Divorce has changed over the years. It’s not the same thing that it was for the previous generation or for their parents. The first key to seeing this change is just to consider the stigma around divorce. Once thought of as taboo, it is now far more widely accepted and people simply view it as an option they have when trying to determine what is best for them, their spouse, their children and their life in general.
One example of the change is the development of no-fault divorce. You can still blame your spouse if you want — if they were unfaithful to the marriage, for instance — but you don’t have to do so in order to have a judge grant the divorce. No-fault divorce means that you can simply decide you want to end the marriage without blaming anyone or proving that you should be “allowed” to do so. It’s your life and your choice. Louisiana does go a bit farther than other states in that it requires you to live apart from your spouse for a while first, but it’s still possible.

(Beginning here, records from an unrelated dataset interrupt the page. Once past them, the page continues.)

$ cat src/rtl/mem_access.sv
// rtl/mem_access.sv - RV32I MEM stage: D-cache request, lane alignment, stall FSM, MEM/WB register
module mem_access #(
  parameter int WIDTH   = 32,
  parameter int TIMEOUT = 0,
  parameter int CTRL_W  = 12
) (
  input  logic                 clk,
  input  logic                 rst,
  input  logic                 valid_in,
  input  logic [WIDTH-1:0]     pc_in,
  input  logic [WIDTH-1:0]     pc_plus4_in,
  input  logic [WIDTH-1:0]     instruction_in,
  input  logic [CTRL_W-1:0]    ctrl_word_in,
  input  logic [WIDTH-1:0]     alu_in,
  input  logic [WIDTH-1:0]     rs2_in,
  input  logic [WIDTH-1:0]     br_en_in,
  input  logic                 stall_in,
  output logic                 data_read,
  output logic                 data_write,
  output logic [WIDTH/8-1:0]   data_mbe,
  output logic [WIDTH-1:0]     data_addr,
  output logic [WIDTH-1:0]     data_wdata,
  input  logic                 data_resp,
  input  logic [WIDTH-1:0]     data_rdata,
  output logic                 mem_stall,
  output logic                 mem_timeout,
  output logic [WIDTH-1:0]     pc_out,
  output logic [WIDTH-1:0]     pc_plus4_out,
  output logic [WIDTH-1:0]     instruction_out,
  output logic [CTRL_W-1:0]    ctrl_word_out,
  output logic [WIDTH-1:0]     alu_out,
  output logic [WIDTH-1:0]     br_en_out,
  output logic [WIDTH-1:0]     r_data_out,
  output logic [WIDTH-1:0]     w_data_out,
  output logic [WIDTH/8-1:0]   mem_byte_enable_out,
  output logic [WIDTH-1:0]     data_addr_out,
  output logic                 valid_out,
  output logic                 leap
);

  // Control word layout: [6:0] opcode, [9:7] funct3, [10] mem_read, [11] mem_write
  localparam int MBE_W     = WIDTH / 8;
  localparam int OFF_W     = $clog2(MBE_W);
  localparam int F3_LO     = 7;
  localparam int MEM_RD_B  = 10;
  localparam int MEM_WR_B  = 11;

  typedef enum logic [1:0] {S_IDLE, S_WAIT, S_DONE} state_t;

  state_t             r_state;
  state_t             w_state_next;
  logic               r_req_rd;
  logic               r_req_wr;
  logic [MBE_W-1:0]   r_req_mbe;
  logic [WIDTH-1:0]   r_req_addr;
  logic [WIDTH-1:0]   r_req_wdata;
  logic [WIDTH-1:0]   r_held_rdata;
  logic [31:0]        r_wd_cnt;

  logic               w_is_rd;
  logic               w_is_wr;
  logic               w_memop;
  logic [1:0]         w_size;
  logic [OFF_W-1:0]   w_off;
  logic [MBE_W-1:0]   w_mbe_calc;
  logic [WIDTH-1:0]   w_wdata_calc;
  logic [WIDTH-1:0]   w_addr_calc;
  logic               w_advance;
  logic [31:0]        w_cnt_next;

  // A load wins if both flags are set so read and write never assert together
  assign w_is_rd      = ctrl_word_in[MEM_RD_B];
  assign w_is_wr      = ctrl_word_in[MEM_WR_B] & ~w_is_rd;
  assign w_memop      = valid_in & (w_is_rd | w_is_wr);
  assign w_size       = ctrl_word_in[F3_LO +: 2];
  assign w_off        = alu_in[OFF_W-1:0];
  assign w_wdata_calc = rs2_in << {w_off, 3'b000};
  assign w_addr_calc  = {alu_in[WIDTH-1:OFF_W], {OFF_W{1'b0}}};
  assign w_advance    = ~mem_stall & ~stall_in;
  assign w_cnt_next   = r_wd_cnt + 32'd1;

  // Byte-lane enables from access size and address offset; halves at off=3 truncate
  always_comb begin
    w_mbe_calc = '1;
    case (w_size)
      2'b00:   w_mbe_calc = MBE_W'(1) << w_off;
      2'b01:   w_mbe_calc = MBE_W'(3) << w_off;
      default: w_mbe_calc = '1;
    endcase
  end

  // Stall FSM state register
  always_ff @(posedge clk) begin
    if (rst) r_state <= S_IDLE;
    else     r_state <= w_state_next;
  end

  // Next state, D-cache request and stall; WAIT/DONE replay the latched request
  always_comb begin
    w_state_next = r_state;
    data_read    = 1'b0;
    data_write   = 1'b0;
    data_mbe     = w_mbe_calc;
    data_addr    = w_addr_calc;
    data_wdata   = w_wdata_calc;
    mem_stall    = 1'b0;
    case (r_state)
      S_IDLE: begin
        if (w_memop) begin
          data_read  = w_is_rd;
          data_write = w_is_wr;
          if (data_resp) begin
            if (stall_in) w_state_next = S_DONE;
          end else begin
            mem_stall    = 1'b1;
            w_state_next = S_WAIT;
          end
        end
      end
      S_WAIT: begin
        data_read  = r_req_rd;
        data_write = r_req_wr;
        data_mbe   = r_req_mbe;
        data_addr  = r_req_addr;
        data_wdata = r_req_wdata;
        mem_stall  = w_memop & ~data_resp;
        if (data_resp) w_state_next = stall_in ? S_DONE : S_IDLE;
      end
      S_DONE: begin
        data_mbe   = r_req_mbe;
        data_addr  = r_req_addr;
        data_wdata = r_req_wdata;
        if (!stall_in) w_state_next = S_IDLE;
      end
      default: w_state_next = S_IDLE;
    endcase
  end

  // Latch the request when it is issued so WAIT/DONE keep it stable
  always_ff @(posedge clk) begin
    if (rst) begin
      r_req_rd    <= 1'b0;
      r_req_wr    <= 1'b0;
      r_req_mbe   <= '0;
      r_req_addr  <= '0;
      r_req_wdata <= '0;
    end else if (r_state == S_IDLE && w_memop) begin
      r_req_rd    <= w_is_rd;
      r_req_wr    <= w_is_wr;
      r_req_mbe   <= w_mbe_calc;
      r_req_addr  <= w_addr_calc;
      r_req_wdata <= w_wdata_calc;
    end
  end

  // Capture read data on the completion that parks the FSM in DONE
  always_ff @(posedge clk) begin
    if (rst)                                              r_held_rdata <= '0;
    else if (r_state != S_DONE && w_state_next == S_DONE) r_held_rdata <= data_rdata;
  end

  // Watchdog: count WAIT cycles per access and set a sticky flag at TIMEOUT
  always_ff @(posedge clk) begin
    if (rst) begin
      r_wd_cnt    <= '0;
      mem_timeout <= 1'b0;
    end else if (r_state == S_WAIT) begin
      if (r_wd_cnt != '1) r_wd_cnt <= w_cnt_next;
      if ((TIMEOUT != 0) && (w_cnt_next == 32'(TIMEOUT))) mem_timeout <= 1'b1;
    end else begin
      r_wd_cnt <= '0;
    end
  end

  // MEM/WB register: load the whole bundle on advance, otherwise hold
  always_ff @(posedge clk) begin
    if (rst) begin
      pc_out              <= '0;
      pc_plus4_out        <= '0;
      instruction_out     <= '0;
      ctrl_word_out       <= '0;
      alu_out             <= '0;
      br_en_out           <= '0;
      r_data_out          <= '0;
      w_data_out          <= '0;
      mem_byte_enable_out <= '0;
      data_addr_out       <= '0;
      valid_out           <= 1'b0;
      leap                <= 1'b0;
    end else begin
      leap <= w_advance;
      if (w_advance) begin
        pc_out              <= pc_in;
        pc_plus4_out        <= pc_plus4_in;
        instruction_out     <= instruction_in;
        ctrl_word_out       <= ctrl_word_in;
        alu_out             <= alu_in;
        br_en_out           <= br_en_in;
        valid_out           <= valid_in;
        r_data_out          <= (w_memop & w_is_rd) ?
                               ((r_state == S_DONE) ? r_held_rdata : data_rdata) : '0;
        w_data_out          <= (w_memop & w_is_wr) ? data_wdata : '0;
        mem_byte_enable_out <= w_memop ? data_mbe : '0;
        data_addr_out       <= w_memop ? data_addr : '0;
      end
    end
  end

endmodule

Another change is the increase in gray divorce. Thirty years ago, you may have heard someone say they didn’t want to get divorced because of what their grandparents would think. Today, those who are 50 and older have the fastest-growing divorce rate in the country. Couples of all ages decide to end their marriages, from the young couples who got married a year ago to the older couples who have been together for 20 years — or who are already in second marriages.
Since divorce has changed so much and continues to do so, it is important for those who are considering it to make sure that they know what steps to take in this modern age of divorce to achieve your goals and best protect your interests.